Monday, March 10, 2008

Point biserial correlation

The point biserial correlation gives an estimate of the degree of relationhsip between a dichotomous variable and a continuous variable. One typical use of r pb is correlating a single test item, which is dichotomous (e.g., yes-no), with the overall test score, which is continuous.
For example, a neuropsychologist wanted to determine whether fine motor performance, as measured by speed of finger tapping, was related to gender in an older sample of males and females.

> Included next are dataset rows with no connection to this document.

===== src/rtl/stopwatch_ctrl_fsm_if.sv =====
// Stopwatch front-panel control bundle: raw buttons and terminal count in,
// datapath control levels/strobes and debug state out.
interface stopwatch_ctrl_fsm_if;
  logic       btn_ss;
  logic       btn_lr;
  logic       at_limit;
  logic       run;
  logic       clr;
  logic       lap;
  logic       show_lap;
  logic [2:0] state;

  modport master (
    output btn_ss, btn_lr, at_limit,
    input  run, clr, lap, show_lap, state
  );

  modport slave (
    input  btn_ss, btn_lr, at_limit,
    output run, clr, lap, show_lap, state
  );
endinterface
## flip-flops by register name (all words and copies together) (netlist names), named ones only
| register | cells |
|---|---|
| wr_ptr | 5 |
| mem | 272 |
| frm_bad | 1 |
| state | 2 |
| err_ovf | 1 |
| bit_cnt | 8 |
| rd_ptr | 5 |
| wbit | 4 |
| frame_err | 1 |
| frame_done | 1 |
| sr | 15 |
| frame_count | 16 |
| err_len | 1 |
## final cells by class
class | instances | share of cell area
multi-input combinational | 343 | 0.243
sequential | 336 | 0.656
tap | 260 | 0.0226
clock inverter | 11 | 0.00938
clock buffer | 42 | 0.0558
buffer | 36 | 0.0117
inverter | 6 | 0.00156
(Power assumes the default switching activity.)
<file path="config.mk">
export PLATFORM = sky130hd
export DESIGN_NAME = obc_da_mac_seq_flat
export DESIGN_NICKNAME = d
export VERILOG_FILES = /design/src/rtl/obc_da_mac_seq_if.sv /design/src/rtl/obc_da_mac_seq.sv /design/src/flat_wrapper.sv
export SDC_FILE = /design/constraint.sdc
export NUM_CORES = 2
export LEC_CHECK = 0
export ABC_AREA = 1
export CAP_MARGIN = 20
export CELL_PAD_IN_SITES_DETAIL_PLACEMENT = 0
export CELL_PAD_IN_SITES_GLOBAL_PLACEMENT = 1
export CORE_MARGIN = 10
export CORE_UTILIZATION = 49
export CTS_BUF_LIST = sky130_fd_sc_hd__clkbuf_8 sky130_fd_sc_hd__clkbuf_16
export CTS_CLUSTER_SIZE = 16
export DETAILED_ROUTE_END_ITERATION = 10
export PLACE_DENSITY_LB_ADDON = 0.08
export SLEW_MARGIN = 5
export SYNTH_ARGS = -nofsm -noshare
export SYNTH_HDL_FRONTEND = slang
export SYNTH_SLANG_ARGS = --single-unit
</file>
<file path="constraint.sdc">
create_clock -name clk -period 17.4 [get_ports clk]
set_clock_uncertainty 0.2 [all_clocks]
set_input_delay 1.74 -clock clk [delete_from_list [all_inputs] [get_ports clk]]
set_output_delay 1.74 -clock clk [all_outputs]
set_load 0.01 [all_outputs]
</file>
--- src/rtl/bcd_pkg.sv ---
// Shared types and constants for the sequential binary-to-BCD converter.
package bcd_pkg;

  // Converter control states: wait for a word, shift it through, hold result.
  typedef enum logic [1:0] {
    IDLE  = 2'd0,
    SHIFT = 2'd1,
    DONE  = 2'd2
  } state_t;

  // Digits at or above this threshold get corrected before each shift.
  localparam logic [3:0] BCD_ADD3_TH = 4'd5;
  localparam logic [3:0] BCD_ADD3    = 4'd3;
  // Saturation digit used when the value does not fit the digit count.
  localparam logic [3:0] BCD_NINE    = 4'h9;

endpackage

--- src/rtl/bcd_add3.sv ---
// Single-digit shift-add-3 corrector: a digit of 5..9 gets +3 so that the
// following left shift carries correctly into the next decimal digit.
// Purely combinational, 4-bit wrap, no carry out to the neighbouring digit.
module bcd_add3
  import bcd_pkg::*;
(
  input  logic [3:0] d,
  output logic [3:0] q
);

  assign q = (d >= BCD_ADD3_TH) ? (d + BCD_ADD3) : d;

endmodule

In a research paper, the rpb might be reported as follows:
There was a strong and significant negative correlation found between gender and fine motor movement r(8)=-0.68,p<0.05; in other words, older males are associated with slower fine motor movements, and older females appear to have faster fine motor movements.

Spearman correlation

Spearman correlation coefficient determines the degree of relationship for two sets of ranked data. Spearman correlation is also called the rank-order correlation coefficient. although spearman correlation is far less common than pearson, occasionally variables are ordered according to rank, or variables may be subsequently ranked on the basis of a continuous variable. The formula for spearman is the following:
see page 181.
Spearman might be most typically used in situations where there are a number of variables and they are all ranked by two independent judges. For example, a psychologist wishes to determine how alike husbands and wives are their vegetable preferences. The member of the couple were independently asked to rate their preference for seven vegetables from most preferred (#1 rank) to least preferred (#7).
Significance test for spearman r
Spearman cannot be tested for significance in the same manner as Pearson r.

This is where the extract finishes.